She then, vainly puffed up and elated by these words, and greatly excited in soul by the
expectation that it is herself who is to prophesy, her heart beating violently [from
emotion], reaches the requisite pitch of audacity, and idly as well as impudently utters
some nonsense as it happens. to occur to her, such as might be expected from one heated by
an empty spirit. (Referring to this, one superior to me has observed, that the soul is
both audacious and impudent when heated with empty air.) Henceforth she reckons herself a
prophetess, and expresses her thanks to Marcus for having imparted to her of his own
Chaffs. She then makes the effort to reward him, not only by the gift of her possessions
(in which way he has collected a very large fortune), but also by yielding up to him her
person, desiring in every way to be united to him, that she may become altogether one with
him.
4. But already some of the most faithful women, possessed of the fear of God, and not
being deceived (whom, nevertheless, he did his best to seduce like the rest by bidding
them prophesy), abhorring and execrating him, have withdrawn from such a vile company of
revellers. This they have done, as being well aware that the gift of prophecy is not
conferred on men by Marcus, the magician, but that only those to whom God sends His grace
from above possess the divinely-bestowed power of prophesying; and then they speak where
and when God pleases, and not when Marcus orders them to do so. For that which commands is
greater and of higher authority than that which is commanded, inasmuch as the former
rules, while the latter is in a state of subjection. If, then, Marcus, or any one else,
does command,--as these are accustomed continually at their feasts to play at drawing
lots, and [in accordance with the lot] to command one another to prophesy, giving forth as
oracles what is in harmony with their own desires,--it will follow that he who commands is
greater and of higher authority than the prophetic spirit, though he is but a man, which
is impossible. But such spirits as are commanded by these men, and speak when they desire
it, are earthly and weak, audacious and impudent, sent forth by Satan for the seduction
and perdition of those who do not hold fast that well-compacted faith which they received
at first through the Church.
5. Moreover, that this Marcus compounds philters and love-potions, in order to insult
the persons of some of these women, if not of all, those of them who have returned to the
Church of God--a thing which frequently occurs--have acknowledged, confessing, too, that
they have been defiled by him, and that they were filled with a burning passion towards
him. A sad example of this occurred in the case of a certain Asiatic, one of our deacons,
who had received him (Marcus) into his house. His wife, a woman of remarkable beauty, fell
a victim both in mind and body to this magician, and, for a long time, travelled about
with him. At last, when, with no small difficulty, the brethren had converted her, she
spent her whole time in the exercise of public confession,(1) weeping over and lamenting
the defilement which she had received from this magician.

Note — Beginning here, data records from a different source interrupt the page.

`src/rtl/core/stpe_pkg.sv`:
```
`timescale 1ns / 1ps
`default_nettype none
// ----------------------------------------------------------------------------
// stpe_pkg: shared types and constants of the sparse polynomial evaluator
// Field widths, tdata layout, sequencer states and the multiplier control.
// ----------------------------------------------------------------------------
package stpe_pkg;

    localparam int DATA_W    = 32;          // coefficient, point and sum width
    localparam int EXP_W     = 4;           // width of one exponent field
    localparam int EXP_MAX_F = 15;          // largest value an exponent field holds
    localparam int CFG_IDX_W = 2;

    // Slave tdata layout, lowest bit first
    localparam int COEF_LSB  = 0;
    localparam int EXPX_LSB  = COEF_LSB + DATA_W;
    localparam int EXPY_LSB  = EXPX_LSB + EXP_W;
    localparam int EXPZ_LSB  = EXPY_LSB + EXP_W;
    localparam int IN_USED_W = EXPZ_LSB + EXP_W;
    localparam int IN_TDATA_W = ((IN_USED_W + 7) / 8) * 8;

    // Configuration register indexes
    localparam logic [CFG_IDX_W-1:0] REG_POINT_X = 2'd0;
    localparam logic [CFG_IDX_W-1:0] REG_POINT_Y = 2'd1;
    localparam logic [CFG_IDX_W-1:0] REG_POINT_Z = 2'd2;

    typedef enum logic [2:0] {
        ST_IDLE,
        ST_POW_X,
        ST_POW_Y,
        ST_POW_Z,
        ST_ACC
    } stpe_state_t;

    // Control of the shared multiplier
    typedef struct packed {
        logic load;     // take a new coefficient into the product register
        logic step;     // multiply the product register by the operand
    } stpe_mul_ctrl_t;

endpackage : stpe_pkg
`default_nettype wire

```
`src/rtl/core/stpe_mul.sv`:
```
`timescale 1ns / 1ps
`default_nettype none
// ----------------------------------------------------------------------------
// stpe_mul: shared multiplier with product register
// Holds the running term product and multiplies it by one operand per step,
// keeping the low half (wrap to two's complement).
// ----------------------------------------------------------------------------
module stpe_mul
    import stpe_pkg::*;
(
    input  wire logic               clk,
    input  wire stpe_mul_ctrl_t     ctrl,
    input  wire logic [DATA_W-1:0]  load_value,
    input  wire logic [DATA_W-1:0]  operand,
    output logic      [DATA_W-1:0]  product
);

    logic [DATA_W-1:0]   prod_reg;
    logic [DATA_W-1:0]   prod_next;
    logic [DATA_W-1:0]   low_prod;

    // Low half only: the wrapped product needs no upper bits
    assign low_prod = prod_reg * operand;

    always_comb
    begin
        prod_next = prod_reg;
        if (ctrl.load)
        begin
            prod_next = load_value;
        end
        else if (ctrl.step)
        begin
            prod_next = low_prod;
        end
    end

    always_ff @(posedge clk)
    begin
        prod_reg <= prod_next;
    end

    assign product = prod_reg;

endmodule : stpe_mul
`default_nettype wire

```
`src/rtl/core/sparse_trivariate_poly_eval_top.sv`:
```
`timescale 1ns / 1ps
`default_nettype none
// ----------------------------------------------------------------------------
// sparse_trivariate_poly_eval_top: sparse polynomial evaluator in x, y, z
// Takes one term per request and adds coef * x^a * y^b * z^c to a running
// sum; on the last term of a polynomial emits the sum and clears it.
// ----------------------------------------------------------------------------
//
// Channel   Dir  Handshake          Payload
// cfg       in   cfg_we             cfg_index (register), cfg_data (value)
// s_*       in   s_tvalid/s_tready  s_tdata: coefficient, exp x, exp y, exp z
//                                   s_tlast: last term of the polynomial
// m_*       out  m_tvalid/m_tready  m_tdata: polynomial value
//
// A term is worked through the single shared multiplier: one multiply per
// exponent step, exponents taken after clamping to MAX_EXPONENT, plus a step
// to close each variable, one to take the request and one to accumulate. No
// new term is taken until the last one has been accumulated.
// Reset clears the sum, the point registers and the output slot.
// A finished sum waits in the output register; the block keeps taking terms,
// and only holds in the accumulate step if a second sum is due while the
// first has not yet been taken.
// ----------------------------------------------------------------------------
module sparse_trivariate_poly_eval_top
    import stpe_pkg::*;
#(
    parameter int MAX_EXPONENT = 15
)
(
    input  wire logic                   clk,
    input  wire logic                   rst_n,
    // configuration write port
    input  wire logic                   cfg_we,
    input  wire logic [CFG_IDX_W-1:0]   cfg_index,
    input  wire logic [DATA_W-1:0]      cfg_data,
    // term stream
    input  wire logic                   s_tvalid,
    output logic                        s_tready,
    // [31:0] term_coefficient, [35:32] exponent_x, [39:36] exponent_y,
    // [43:40] exponent_z, [47:44] zero
    input  wire logic [IN_TDATA_W-1:0]  s_tdata,
    input  wire logic                   s_tlast,    // last_term
    // result stream
    output logic                        m_tvalid,
    input  wire logic                   m_tready,
    output logic      [DATA_W-1:0]      m_tdata     // [31:0] poly_value
);

    // Exponents saturate at the bound; a field cannot exceed its own range
    localparam int EXP_CAP = (MAX_EXPONENT > EXP_MAX_F) ? EXP_MAX_F : MAX_EXPONENT;
    localparam logic [EXP_W-1:0] EXP_CAP_V = EXP_CAP[EXP_W-1:0];

    function automatic logic [EXP_W-1:0] clamp_exp(input logic [EXP_W-1:0] e);
        clamp_exp = (e > EXP_CAP_V) ? EXP_CAP_V : e;
    endfunction

    stpe_state_t        state_reg, state_next;
    logic [EXP_W-1:0]   ex_reg, ex_next;
    logic [EXP_W-1:0]   ey_reg, ey_next;
    logic [EXP_W-1:0]   ez_reg, ez_next;
    logic               last_reg, last_next;
    logic [DATA_W-1:0]  sum_reg, sum_next;
    logic               out_valid_reg, out_valid_next;
    logic [DATA_W-1:0]  out_data_reg, out_data_next;
    logic [DATA_W-1:0]  px_reg, px_next;
    logic [DATA_W-1:0]  py_reg, py_next;
    logic [DATA_W-1:0]  pz_reg, pz_next;

    stpe_mul_ctrl_t     mul_ctrl;
    logic [DATA_W-1:0]  mul_operand;
    logic [DATA_W-1:0]  term_value;
    logic [DATA_W-1:0]  sum_plus;
    logic               in_accept;
    logic               out_free;
    logic               acc_done;

    assign in_accept = s_tvalid && s_tready;
    assign out_free  = !out_valid_reg || m_tready;
    assign sum_plus  = sum_reg + term_value;
    // Accumulate step completes unless a sum is due and the slot is still full
    assign acc_done  = (state_reg == ST_ACC) && (!last_reg || out_free);

    stpe_mul u_mul
    (
        .clk        (clk),
        .ctrl       (mul_ctrl),
        .load_value (s_tdata[COEF_LSB +: DATA_W]),
        .operand    (mul_operand),
        .product    (term_value)
    );

    // Next state: walk x, then y, then z powers, then accumulate
    always_comb
    begin
        state_next = state_reg;
        case (state_reg)
            ST_IDLE:
            begin
                if (in_accept)
                begin
                    state_next = ST_POW_X;
                end
            end
            ST_POW_X:
            begin
                if (ex_reg == '0)
                begin
                    state_next = ST_POW_Y;
                end
            end
            ST_POW_Y:
            begin
                if (ey_reg == '0)
                begin
                    state_next = ST_POW_Z;
                end
            end
            ST_POW_Z:
            begin
                if (ez_reg == '0)
                begin
                    state_next = ST_ACC;
                end
            end
            ST_ACC:
            begin
                if (acc_done)
                begin
                    state_next = ST_IDLE;
                end
            end
            default:
            begin
                state_next = ST_IDLE;
            end
        endcase
    end

    // Sequencer outputs: handshake and multiplier control
    always_comb
    begin
        s_tready      = 1'b0;
        mul_ctrl.load = 1'b0;
        mul_ctrl.step = 1'b0;
        mul_operand   = px_reg;
        case (state_reg)
            ST_IDLE:
            begin
                s_tready      = 1'b1;
                mul_ctrl.load = s_tvalid;
            end
            ST_POW_X:
            begin
                mul_operand   = px_reg;
                mul_ctrl.step = (ex_reg != '0);
            end
            ST_POW_Y:
            begin
                mul_operand   = py_reg;
                mul_ctrl.step = (ey_reg != '0);
            end
            ST_POW_Z:
            begin
                mul_operand   = pz_reg;
                mul_ctrl.step = (ez_reg != '0);
            end
            ST_ACC:
            begin
                mul_operand   = px_reg;
            end
            default:
            begin
                mul_operand   = px_reg;
            end
        endcase
    end

    // Datapath next values
    always_comb
    begin
        ex_next        = ex_reg;
        ey_next        = ey_reg;
        ez_next        = ez_reg;
        last_next      = last_reg;
        sum_next       = sum_reg;
        out_data_next  = out_data_reg;
        out_valid_next = out_valid_reg;
        px_next        = px_reg;
        py_next        = py_reg;
        pz_next        = pz_reg;

        // Drop the result once the sink takes it
        if (m_tready)
        begin
            out_valid_next = 1'b0;
        end

        if (in_accept)
        begin
            ex_next   = clamp_exp(s_tdata[EXPX_LSB +: EXP_W]);
            ey_next   = clamp_exp(s_tdata[EXPY_LSB +: EXP_W]);
            ez_next   = clamp_exp(s_tdata[EXPZ_LSB +: EXP_W]);
            last_next = s_tlast;
        end

        // Count down each exponent as its multiply is issued
        if ((state_reg == ST_POW_X) && (ex_reg != '0))
        begin
            ex_next = ex_reg - 1'b1;
        end
        if ((state_reg == ST_POW_Y) && (ey_reg != '0))
        begin
            ey_next = ey_reg - 1'b1;
        end
        if ((state_reg == ST_POW_Z) && (ez_reg != '0))
        begin
            ez_next = ez_reg - 1'b1;
        end

        if (acc_done)
        begin
            if (last_reg)
            begin
                out_data_next  = sum_plus;
                out_valid_next = 1'b1;
                sum_next       = '0;
            end
            else
            begin
                sum_next = sum_plus;
            end
        end

        if (cfg_we)
        begin
            case (cfg_index)
                REG_POINT_X: px_next = cfg_data;
                REG_POINT_Y: py_next = cfg_data;
                REG_POINT_Z: pz_next = cfg_data;
                default:     px_next = px_reg;
            endcase
        end
    end

    always_ff @(posedge clk or negedge rst_n)
    begin
        if (!rst_n)
        begin
            state_reg     <= ST_IDLE;
            sum_reg       <= '0;
            out_valid_reg <= 1'b0;
            px_reg        <= '0;
            py_reg        <= '0;
            pz_reg        <= '0;
        end
        else
        begin
            state_reg     <= state_next;
            sum_reg       <= sum_next;
            out_valid_reg <= out_valid_next;
            px_reg        <= px_next;
            py_reg        <= py_next;
            pz_reg        <= pz_next;
        end
    end

    // Payload registers, no reset
    always_ff @(posedge clk)
    begin
        ex_reg       <= ex_next;
        ey_reg       <= ey_next;
        ez_reg       <= ez_next;
        last_reg     <= last_next;
        out_data_reg <= out_data_next;
    end

    assign m_tvalid = out_valid_reg;
    assign m_tdata  = out_data_reg;

endmodule : sparse_trivariate_poly_eval_top
`default_nettype wire

```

6. Some of his disciples, too, addicting themselves(2) to the same practices, have
deceived many silly women, and defiled them. They proclaim themselves as being
"perfect," so that no one can be compared to them with respect to the immensity
of their knowledge, nor even were you to mention Paul or Peter, or any other of the
apostles. They assert that they themselves know more than all others, and that they alone
have imbibed the greatness of the knowledge of that power which is unspeakable. They also
maintain that they have attained to a height above all power, and that therefore they are
free in every respect to act as they please, having no one to fear in anything. For they
affirm, that because of the "Redemption"(3) it has come to pass that they can
neither be apprehended, nor even seen by the judge. But even if he should happen to lay
hold upon them, then they might simply repeat these words, while standing in his presence
along with the "Redemption:" "O thou, who sittest beside God,(4) and the
mystical, eternal Sige, thou through whom the angels (mightiness), who continually behold
the face of the Father, having thee as their guide and introducer, do derive their
forms(5) from above, which she in the greatness of her daring inspiring with mind on
account of the goodness of the Propator, produced us as their images, having her mind then
intent upon the things above, as in a dream,--behold, the judge is at hand, and the crier
orders me to make my defence. But do thou, as being acquainted with the affairs of both,
present the cause of both of us to the judge, inasmuch as it is in reality but one
cause."(6) Now, as soon as the Mother hears these words, she puts the Homeric(7)
helmet of Pluto upon them, so that they may invisibly escape the judge. And then she
immediately catches them up, conducts them into the bridal chamber, and hands them over to
their consorts.
7. Such are the words and deeds by which, in our own district of the Rhone, they have
deluded many women, who have their consciences seared as with a hot iron.(1) Some of them,
indeed, make a public confession of their sins; but others of them are ashamed to do this,
and in a tacit kind of way, despairing of [attaining to] the life of God, have, some of
them, apostatized altogether; while others hesitate between the two courses, and incur
that which is implied in the proverb, "neither without nor within;" possessing
this as the fruit from the seed of the children of knowledge.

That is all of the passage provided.